*** Opening of DATA TO USE ***
## config.mk

```make
export PLATFORM = sky130hd
export DESIGN_NAME = smoothed_heading_estimator
export DESIGN_NICKNAME = d
export VERILOG_FILES = /design/src/hw/rtl/she_pkg.sv /design/src/hw/rtl/she_ctrl.sv /design/src/hw/rtl/she_datapath.sv /design/src/hw/rtl/smoothed_heading_estimator.sv
export VERILOG_INCLUDE_DIRS = /design/src /design/src/hw/rtl
export SDC_FILE = /design/constraint.sdc
export NUM_CORES = 1
export LEC_CHECK = 0
export BUFFER_PORTS_ARGS = -buffer_cell sky130_fd_sc_hd__buf_2
export CAP_MARGIN = 10
export CORE_AREA = 2 2 285 287
export DETAILED_ROUTE_END_ITERATION = 16
export DIE_AREA = 0 0 287 289
export GPL_TIMING_DRIVEN = 0
export PLACE_DENSITY = 0.54
export SLEW_MARGIN = 20
export SYNTH_ARGS = -nofsm -noshare
export SYNTH_HDL_FRONTEND = slang
export SYNTH_SLANG_ARGS = --single-unit
```

## constraint.sdc

```tcl
create_clock -name clk -period 7.7 [get_ports clk]
set_input_delay 0.385 -clock clk [delete_from_list [all_inputs] [get_ports clk]]
set_output_delay 0.385 -clock clk [all_outputs]
set_load 0.03 [all_outputs]
```

## src/hw/rtl/assert_macros.svh

```systemverilog
// Assertion macros shared by the heading estimator RTL.
// No dependencies; included by the files that carry assertions.
`ifndef ASSERT_MACROS_SVH
`define ASSERT_MACROS_SVH

// Same-cycle implication, disabled while reset is held.
`define SHE_ASSERT_IMP(lbl, ck, rn, ante, cons) \
  lbl: assert property (@(posedge ck) disable iff (!rn) (ante) |-> (cons)) \
    else $error("assertion failed");

// Next-cycle implication, disabled while reset is held.
`define SHE_ASSERT_NXT(lbl, ck, rn, ante, cons) \
  lbl: assert property (@(posedge ck) disable iff (!rn) (ante) |=> (cons)) \
    else $error("assertion failed");

`endif

```

## src/hw/rtl/she_pkg.sv

```systemverilog
// Package for the smoothed heading estimator: widths, CORDIC constants,
// arctangent table and the controller/datapath interface structs. No dependencies.
package she_pkg;

  localparam int SAMPLE_WIDTH  = 16;
  localparam int CORDIC_STEPS  = 16;
  localparam int VEL_WIDTH     = SAMPLE_WIDTH + 2;
  localparam int DIFF_WIDTH    = SAMPLE_WIDTH + 3;
  localparam int HEADING_WIDTH = 16;
  localparam int GUARD_BITS    = 24;
  localparam int ANGLE_FRAC    = 16;
  localparam int OUT_FRAC      = 7;
  // vector plus guard bits, with headroom for CORDIC gain and diagonal growth
  localparam int CORDIC_WIDTH  = DIFF_WIDTH + GUARD_BITS + 3;
  localparam int ANGLE_WIDTH   = 26;
  localparam int STEP_WIDTH    = $clog2(CORDIC_STEPS);
  localparam int ATAN_WIDTH    = 22;
  localparam int ATAN_DEPTH    = 24;
  localparam int ATAN_IDX_WIDTH = $clog2(ATAN_DEPTH);
  localparam int ROUND_SHIFT   = ANGLE_FRAC - OUT_FRAC;
  localparam int HROUND_WIDTH  = ANGLE_WIDTH - ROUND_SHIFT;

  localparam logic signed [ANGLE_WIDTH-1:0] HALF_TURN =
    ANGLE_WIDTH'(180 * (2 ** ANGLE_FRAC));
  localparam logic signed [ANGLE_WIDTH-1:0] FULL_TURN =
    ANGLE_WIDTH'(360 * (2 ** ANGLE_FRAC));
  localparam logic signed [ANGLE_WIDTH-1:0] ROUND_HALF =
    ANGLE_WIDTH'(2 ** (ROUND_SHIFT - 1));
  localparam logic [HROUND_WIDTH-1:0] OUT_TURN =
    HROUND_WIDTH'(360 * (2 ** OUT_FRAC));

  // atan(2^-i) in degrees, Q.16, rounded to nearest
  localparam logic [ATAN_WIDTH-1:0] ATAN_TAB [ATAN_DEPTH] = '{
    22'd2949120, 22'd1740967, 22'd919879, 22'd466945,
    22'd234379,  22'd117304,  22'd58666,  22'd29335,
    22'd14668,   22'd7334,    22'd3667,   22'd1833,
    22'd917,     22'd458,     22'd229,    22'd115,
    22'd57,      22'd29,      22'd14,     22'd7,
    22'd4,       22'd2,       22'd1,      22'd0
  };

  typedef struct packed {
    logic accept;
    logic init;
    logic step;
    logic finish;
  } she_cmd_t;

  typedef struct packed {
    logic last_step;
  } she_status_t;

endpackage

```

## src/hw/rtl/she_ctrl.sv

```systemverilog
// Controller for the smoothed heading estimator: sequences accept, CORDIC
// setup, iterations and result load. Depends on she_pkg and assert_macros.svh.
`include "assert_macros.svh"

module she_ctrl (
  input  logic                  clk,
  input  logic                  rst_n,
  input  logic                  in_valid,
  output logic                  in_stall,
  output logic                  out_valid,
  input  logic                  out_stall,
  output she_pkg::she_cmd_t     cmd,
  input  she_pkg::she_status_t  status
);
  import she_pkg::*;

  typedef enum logic [3:0] {
    S_IDLE   = 4'b0001,
    S_INIT   = 4'b0010,
    S_ITER   = 4'b0100,
    S_FINISH = 4'b1000
  } state_t;

  state_t state_r, state_nxt;
  logic   out_valid_r, out_valid_nxt;

  always_comb begin
    cmd        = '0;
    cmd.accept = (state_r == S_IDLE) && in_valid;
    cmd.init   = (state_r == S_INIT);
    cmd.step   = (state_r == S_ITER);
    // result register is free, or its transaction completes this cycle
    cmd.finish = (state_r == S_FINISH) && (!out_valid_r || !out_stall);
  end

  always_comb begin
    state_nxt = state_r;
    case (state_r)
      S_IDLE:   if (cmd.accept) state_nxt = S_INIT;
      S_INIT:   state_nxt = S_ITER;
      S_ITER:   if (status.last_step) state_nxt = S_FINISH;
      S_FINISH: if (cmd.finish) state_nxt = S_IDLE;
      default:  state_nxt = S_IDLE;
    endcase
  end

  always_comb begin
    out_valid_nxt = out_valid_r;
    if (out_valid_r && !out_stall) out_valid_nxt = 1'b0;
    if (cmd.finish) out_valid_nxt = 1'b1;
  end

  always_ff @(posedge clk) begin
    if (!rst_n) begin
      state_r     <= S_IDLE;
      out_valid_r <= 1'b0;
    end else begin
      state_r     <= state_nxt;
      out_valid_r <= out_valid_nxt;
    end
  end

  assign in_stall  = (state_r != S_IDLE);
  assign out_valid = out_valid_r;

  `SHE_ASSERT_NXT(a_accept_to_init, clk, rst_n, cmd.accept, state_r == S_INIT)
  `SHE_ASSERT_NXT(a_last_to_finish, clk, rst_n, cmd.step && status.last_step, state_r == S_FINISH)
  `SHE_ASSERT_NXT(a_finish_valid, clk, rst_n, cmd.finish, out_valid_r && state_r == S_IDLE)

endmodule

```

## src/hw/rtl/she_datapath.sv

```systemverilog
// Datapath for the smoothed heading estimator: 1-2-1 smoothing history,
// velocity difference, iterative CORDIC vectoring and result register. Uses she_pkg.
module she_datapath (
  input  logic                                   clk,
  input  logic                                   rst_n,
  input  she_pkg::she_cmd_t                      cmd,
  output she_pkg::she_status_t                   status,
  input  logic signed [she_pkg::SAMPLE_WIDTH-1:0] in_sample_y,
  input  logic signed [she_pkg::SAMPLE_WIDTH-1:0] in_sample_z,
  output logic signed [she_pkg::VEL_WIDTH-1:0]    out_velocity_y,
  output logic signed [she_pkg::VEL_WIDTH-1:0]    out_velocity_z,
  output logic [she_pkg::HEADING_WIDTH-1:0]       out_heading,
  output logic                                   out_no_motion
);
  import she_pkg::*;

  logic signed [SAMPLE_WIDTH-1:0] older_y_r, newer_y_r, older_z_r, newer_z_r;
  logic signed [VEL_WIDTH-1:0]    last_smooth_y_r, last_smooth_z_r;
  logic signed [DIFF_WIDTH-1:0]   dy_r, dz_r;
  logic signed [CORDIC_WIDTH-1:0] x_r, y_r, x_nxt, y_nxt;
  logic signed [ANGLE_WIDTH-1:0]  ang_r, ang_nxt;
  logic [STEP_WIDTH-1:0]          step_r;
  logic                           still_r;

  logic signed [VEL_WIDTH-1:0]    smooth_y, smooth_z;
  logic signed [DIFF_WIDTH-1:0]   diff_y, diff_z;
  logic signed [CORDIC_WIDTH-1:0] x0, y0, xs, ys;
  logic signed [ANGLE_WIDTH-1:0]  atan_val, ang_pos, ang_rnd;
  logic [HROUND_WIDTH-1:0]        h_raw, h_wrap;
  logic signed [VEL_WIDTH-1:0]    sat_y, sat_z;

  logic signed [VEL_WIDTH-1:0] vel_y_r, vel_z_r;
  logic [HEADING_WIDTH-1:0]    heading_r;
  logic                        no_motion_r;

  // smoothed sum kept undivided: quarter input LSB units
  assign smooth_y = VEL_WIDTH'(older_y_r) + (VEL_WIDTH'(newer_y_r) <<< 1)
                  + VEL_WIDTH'(in_sample_y);
  assign smooth_z = VEL_WIDTH'(older_z_r) + (VEL_WIDTH'(newer_z_r) <<< 1)
                  + VEL_WIDTH'(in_sample_z);
  assign diff_y = DIFF_WIDTH'(smooth_y) - DIFF_WIDTH'(last_smooth_y_r);
  assign diff_z = DIFF_WIDTH'(smooth_z) - DIFF_WIDTH'(last_smooth_z_r);

  assign x0 = CORDIC_WIDTH'(dy_r) <<< GUARD_BITS;
  assign y0 = CORDIC_WIDTH'(dz_r) <<< GUARD_BITS;

  assign xs       = x_r >>> step_r;
  assign ys       = y_r >>> step_r;
  assign atan_val = ANGLE_WIDTH'(ATAN_TAB[ATAN_IDX_WIDTH'(step_r)]);

  always_comb begin
    if (!y_r[CORDIC_WIDTH-1]) begin
      x_nxt   = x_r + ys;
      y_nxt   = y_r - xs;
      ang_nxt = ang_r + atan_val;
    end else begin
      x_nxt   = x_r - ys;
      y_nxt   = y_r + xs;
      ang_nxt = ang_r - atan_val;
    end
  end

  assign status.last_step = (step_r == STEP_WIDTH'(CORDIC_STEPS - 1));

  // angle only ever falls below zero, never reaches a full turn
  assign ang_pos = ang_r[ANGLE_WIDTH-1] ? ang_r + FULL_TURN : ang_r;
  assign ang_rnd = ang_pos + ROUND_HALF;
  assign h_raw   = HROUND_WIDTH'(ang_rnd >>> ROUND_SHIFT);
  assign h_wrap  = (h_raw >= OUT_TURN) ? h_raw - OUT_TURN : h_raw;

  always_comb begin
    sat_y = dy_r[VEL_WIDTH-1:0];
    if (dy_r[DIFF_WIDTH-1] != dy_r[DIFF_WIDTH-2])
      sat_y = dy_r[DIFF_WIDTH-1] ? {1'b1, {(VEL_WIDTH-1){1'b0}}}
                                 : {1'b0, {(VEL_WIDTH-1){1'b1}}};
    sat_z = dz_r[VEL_WIDTH-1:0];
    if (dz_r[DIFF_WIDTH-1] != dz_r[DIFF_WIDTH-2])
      sat_z = dz_r[DIFF_WIDTH-1] ? {1'b1, {(VEL_WIDTH-1){1'b0}}}
                                 : {1'b0, {(VEL_WIDTH-1){1'b1}}};
  end

  always_ff @(posedge clk) begin
    if (!rst_n) begin
      older_y_r       <= '0;
      newer_y_r       <= '0;
      older_z_r       <= '0;
      newer_z_r       <= '0;
      last_smooth_y_r <= '0;
      last_smooth_z_r <= '0;
    end else if (cmd.accept) begin
      older_y_r       <= newer_y_r;
      newer_y_r       <= in_sample_y;
      older_z_r       <= newer_z_r;
      newer_z_r       <= in_sample_z;
      last_smooth_y_r <= smooth_y;
      last_smooth_z_r <= smooth_z;
    end
  end

  always_ff @(posedge clk) begin
    if (cmd.accept) begin
      dy_r <= diff_y;
      dz_r <= diff_z;
    end
    if (cmd.init) begin
      step_r  <= '0;
      still_r <= (dy_r == '0) && (dz_r == '0);
      if (dy_r[DIFF_WIDTH-1]) begin
        x_r   <= -x0;
        y_r   <= -y0;
        ang_r <= HALF_TURN;
      end else begin
        x_r   <= x0;
        y_r   <= y0;
        ang_r <= '0;
      end
    end else if (cmd.step) begin
      x_r    <= x_nxt;
      y_r    <= y_nxt;
      ang_r  <= ang_nxt;
      step_r <= step_r + 1'b1;
    end
    if (cmd.finish) begin
      vel_y_r     <= sat_y;
      vel_z_r     <= sat_z;
      heading_r   <= still_r ? '0 : HEADING_WIDTH'(h_wrap);
      no_motion_r <= still_r;
    end
  end

  assign out_velocity_y = vel_y_r;
  assign out_velocity_z = vel_z_r;
  assign out_heading    = heading_r;
  assign out_no_motion  = no_motion_r;

endmodule

```

## src/hw/rtl/smoothed_heading_estimator.sv

```systemverilog
// Smoothed heading estimator, top level: joins controller and datapath.
// Depends on she_pkg, she_ctrl, she_datapath and assert_macros.svh.
//
// Each accepted transaction carries one (y, z) position sample; one result
// follows per sample with the 1-2-1 smoothed velocity (saturated to 18 bits)
// and its heading atan2(vz, vy) in degrees, Q9.7 in [0, 360). Zero velocity
// sets no_motion and gives heading 0. Each item passes through accept,
// vector setup, the CORDIC iterations on a single shared shift-add
// stage, and the rounding and load of the result register. A new sample
// is taken once the result is loaded, even while that result still waits
// on out_stall; a stalled result delays loading of the next one. History
// starts at zero after reset.
`include "assert_macros.svh"

module smoothed_heading_estimator (
  input  logic                                   clk,
  input  logic                                   rst_n,
  input  logic                                   in_valid,
  output logic                                   in_stall,
  input  logic signed [she_pkg::SAMPLE_WIDTH-1:0] in_sample_y,
  input  logic signed [she_pkg::SAMPLE_WIDTH-1:0] in_sample_z,
  output logic                                   out_valid,
  input  logic                                   out_stall,
  output logic signed [she_pkg::VEL_WIDTH-1:0]    out_velocity_y,
  output logic signed [she_pkg::VEL_WIDTH-1:0]    out_velocity_z,
  output logic [she_pkg::HEADING_WIDTH-1:0]       out_heading,
  output logic                                   out_no_motion
);
  import she_pkg::*;

  she_cmd_t    cmd;
  she_status_t status;

  she_ctrl u_ctrl (
    .clk       (clk),
    .rst_n     (rst_n),
    .in_valid  (in_valid),
    .in_stall  (in_stall),
    .out_valid (out_valid),
    .out_stall (out_stall),
    .cmd       (cmd),
    .status    (status)
  );

  she_datapath u_dp (
    .clk            (clk),
    .rst_n          (rst_n),
    .cmd            (cmd),
    .status         (status),
    .in_sample_y    (in_sample_y),
    .in_sample_z    (in_sample_z),
    .out_velocity_y (out_velocity_y),
    .out_velocity_z (out_velocity_z),
    .out_heading    (out_heading),
    .out_no_motion  (out_no_motion)
  );

  `SHE_ASSERT_IMP(a_heading_range, clk, rst_n, out_valid, out_heading < HEADING_WIDTH'(OUT_TURN))
  `SHE_ASSERT_IMP(a_still_heading, clk, rst_n, out_valid && out_no_motion, out_heading == '0)

endmodule

```

==> impl_metrics.yaml <==
status:
  run_status: "completed"
worst_setup_path:
  crit_arrival_ns: 7.99
  worstPathMaxFanout: 10
  r2r-start: "u_dp.step_r[3]"
  endpoint_kind: "flop"
  critical_path_required_ns: 8.16
  r2r_cells: 20
  rr_endpoint: "u_dp.x_r[42]"
  path_class: "flop to flop"
  worstSetupStartpointType: "flop"
  r2r_slack_ns: 0.17
yosys:
  synthArstFlopShare_pct: 0
  ys_seq_area_share_pct: 28.2
  synth_top_area_share_pct: 20.9
  synth.avg_cell_area_um2: 8.83
  yosys.area.top_type: "edfxtp_1"
  ys.warnings.count: 0
  synth_cell_type_count: 105
  yosysMostFrequentCell: "nand2_1"
  synth_area_um2: 30100
  ys_ff_latch: 319
  synth_cells: 3414
  syn-num-nets: 3699
  synthTopCellsByArea: "edfxtp_1 21%, ha_1 8.7%, dfxtp_1 7.2%, xnor2_1 6.1%, nand2_1 5.3%"
  synth-edff-count: 210
  yosys-top-cells-count: "428 x nand2_1, 303 x nor2_1, 242 x a21oi_1"
  synthFlopType: "edfxtp_1"
drt:
  routed_via_density: 5.69
  drc: 0
  drt_wl_total_mm: 106
  wire_per_inst_um: 22.8
  drt-initial-drc-count: 1879
  drt_first_pass_iters: 6
  antenna_left: 0
  vias: 26400
layout:
  diodes: 0
  design_area_um2: 33500
  final_util_pct: 41.9
  layout-drive-gt1-share_pct: 11.4
  syn_to_final_growth_pct: 11.1
  fin_nets: 3834
clock_network:
  clkSlewWorstSetupHoldPaths_ns: 0.06
  cts_buffer_depth: 3
  cts_made_buffers: 43
  cts_sinks: 319
  htree_levels: 2
  clock_latency_ns: 0.60
  cts_tree: "yes"
  root_buffer: "clkbuf_16"
  cts_setup_buffers: 0
power_and_ir_drop:
  p_clk_share_pct: 16.6
  power.density_nw_per_um2: 353
  swShare_pct: 45.6
  combPwrFrac_pct: 62.4
  ir_drop_mv: 0.175
  power.internal_mw: 6.44
  pwr-share-seq_pct: 21.0
  p_leak_nw: 13.1
  power.switching_mw: 5.40
sta:
  rsz0062_at_grt: "no"
  drv_slew: 0
  setup_viol: 0
  hold_viol: 0
  fmaxAchievable_ghz: 0.133
  fin_worst_skew_ns: 0.0240
  worst_slew_pin_slew_ns: 1.29
  slew_headroom_pct: 14.1
  fin_crit_ns: 7.53
  min_period_over_period_pct: 97.8
grt:
  grt_pass1_wl_mm: 159
  globalRouteOverflowTotal: 0
  grt_start_max_net_pins: 50
  antenna_found_initial: 1
  grt_pass1_vias: 25500
  grt_usage_pct: 25.1
min_path:
  whs_path_depth: 3
  hold_path_class: "input pin to flop"
  hold_start: "in_sample_z[0]"
  holdPathEnd: "u_dp.newer_z_r[0]"
run:
  maxCapViolCount: 0
placed_design:
  portBuffers: 90
  dpl_cell_area_um2: 32100
  dp_hpwl_mm: 82.9
  gp_congestion: 1.04
die:
  fp.dieW_um: 287
  num_rows: 104
  die_y_um: 289
  start_util_pct: 37.7
  die_area_um2: 82900
  coreArea_um2: 79900
  ios: 91
-- through the flow --
| step | hold WS (ns) | power (mW) | cells | worst slack, ns | setup TNS, ns |
|---|---|---|---|---|---|
| floorplan | 0.434 | 7.94 | 3414 | 1.15 | 0 |
| global placement | 0.446 | 9.72 | 4564 | -2.83 | -107.05 |
| detailed placement | 0.448 | 9.75 | 4570 | -2.72 | -101.03 |
| CTS | 0.0409 | 11.8 | 4645 | 0.00133 | 0 |
| global route | 0.0652 | 12.7 | 4643 | 0.00209 | 0 |
| finish | 0.0699 | 11.8 | 4643 | 0.169 | 0 |
-- power by group through the flow --
stage	clock network (mW)	logic (mW)	registers (mW)
6_report	1.96	7.39	2.49
5_1_grt	2.08	8.12	2.50
4_1_cts	2.02	7.27	2.48
3_5_place_dp	0	7.24	2.51
3_3_place_gp	0	7.20	2.51
2_1_floorplan	0	5.50	2.44
-- cell families after synthesis --
| group | Yosys count | synth area share (%) |
|---|---|---|
| and+or+nand+nor | 1100 | 16.8 |
| AOI/OAI and AO/OA | 888 | 18.8 |
| DFF | 319 | 28.2 |
| buffers and inverters | 315 | 4.55 |
| xor gates and xnor gates | 314 | 9.13 |
| adders and majority gates | 249 | 11.3 |
| muxes | 229 | 11.2 |
-- critical path: stages (launching register included) --
cell	delay (ns)
dfxtp_2	0.38
inv_2	0.22
buf_2	0.42
buf_1	0.64
clkbuf_2	0.56
clkdlybuf4s15_1	0.80
clkbuf_2	0.58
o21ai_0	0.20
xor2_1	0.20
ha_1	0.34
nor2b_1	0.23
o31a_1	0.18
o21ai_0	0.12
a211oi_1	0.64
o21ai_0	0.25
nand2_1	0.19
a21oi_1	0.15
o21ai_0	0.59
a211oi_1	0.22
nor4b_1	0.30
a211o_1	0.14
-- cell type report --
| cell class | count | area [um^2] |
|---|---|---|
| clock inverter | 26 | 198 |
| fill | 8122 | 46400 |
| tap | 1060 | 1330 |
| clock buffer | 53 | 1140 |
| inverter | 156 | 593 |
| sequential | 319 | 8490 |
| buffer | 153 | 823 |
| multi-input combinational | 2780 | 20300 |
| timing repair buffer | 96 | 588 |
-- routing by layer --
metal / routed length, um / share of wire (%) / global-route usage, %
met5: 14 / 0.013 / 0
met4: 5130 / 4.8 / 11.5
met3: 7170 / 6.8 / 4.65
met2: 47900 / 45 / 40.7
met1: 45800 / 43 / 32.6
-- registers in the layout, summed over array words and instances, names as in the netlist --
| signal | cells |
|---|---|
| u_dp.x_r | 46 |
| u_dp.y_r | 46 |
| u_dp.ang_r | 26 |
| u_dp.dy_r | 19 |
| u_dp.dz_r | 19 |
| u_dp.last_smooth_y_r | 18 |
| u_dp.last_smooth_z_r | 18 |
| u_dp.out_velocity_y | 18 |
| u_dp.out_velocity_z | 18 |
| u_dp.newer_y_r | 16 |
| u_dp.newer_z_r | 16 |
| u_dp.older_y_r | 16 |
| u_dp.older_z_r | 16 |
| u_dp.out_heading | 16 |
| u_ctrl.state_r | 4 |
| u_dp.step_r | 4 |
| u_ctrl.out_valid | 1 |
| u_dp.out_no_motion | 1 |
| u_dp.still_r | 1 |
-- worst max-delay path by stage --
stage | startpoint | end | slack [ns] | cells after the start
final | u_dp.step_r[3] | u_dp.x_r[42] | 0.17 | 20
after detailed placement | u_dp.step_r[3] | u_dp.y_r[38] | -2.72 | 29
after CTS | u_dp.step_r[0] | u_dp.y_r[37] | 0.001 | 27
after floorplan | u_dp.step_r[3] | u_dp.y_r[38] | 1.15 | 31
after global routing | u_dp.step_r[3] | u_dp.y_r[37] | 0.002 | 29
after global placement | u_dp.step_r[3] | u_dp.y_r[38] | -2.83 | 29
-- cells in the final DEF, fill, tap and decap left out, types with 30 or more instances in the layout --
cell       synthesis  routed
mux2_2            61      61
a21oi_1          242     241
a211oi_1          30      30
ha_1             210     210
inv_1            152     152
o21ai_0          208     207
a21o_1            62      61
nand2_1          428     428
mux4_2            61      61
clkbuf_1          86      84
clkbuf_16          0      44
nor2_1           303     303
fa_1              39      39
a21boi_0         100     100
dfxtp_1          109     107
xor2_1           105     105
and3_1            33      33
nor3_1            57      56
nor2b_1           46      46
a31oi_1           39      38
edfxtp_1         210     210
mux2i_1           86      86
buf_2             27     115
xnor2_1          209     209
nand2b_1          30      30
nand3_1           58      58
-- timing repair --
action	4_1_cts	5_1_grt
hold endpoints to repair	0	0
hold buffers	0	0
resized for setup	20	25
setup endpoints to repair	81	36
Power figures use the tool's default switching activity.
*** Close of DATA TO USE ***
§ ASSIGNMENT: When the word "group" occurs in a line above, list that line.

§ ANSWER TO THE PROBLEM:
-- power by group through the flow --
| group | Yosys count | synth area share (%) |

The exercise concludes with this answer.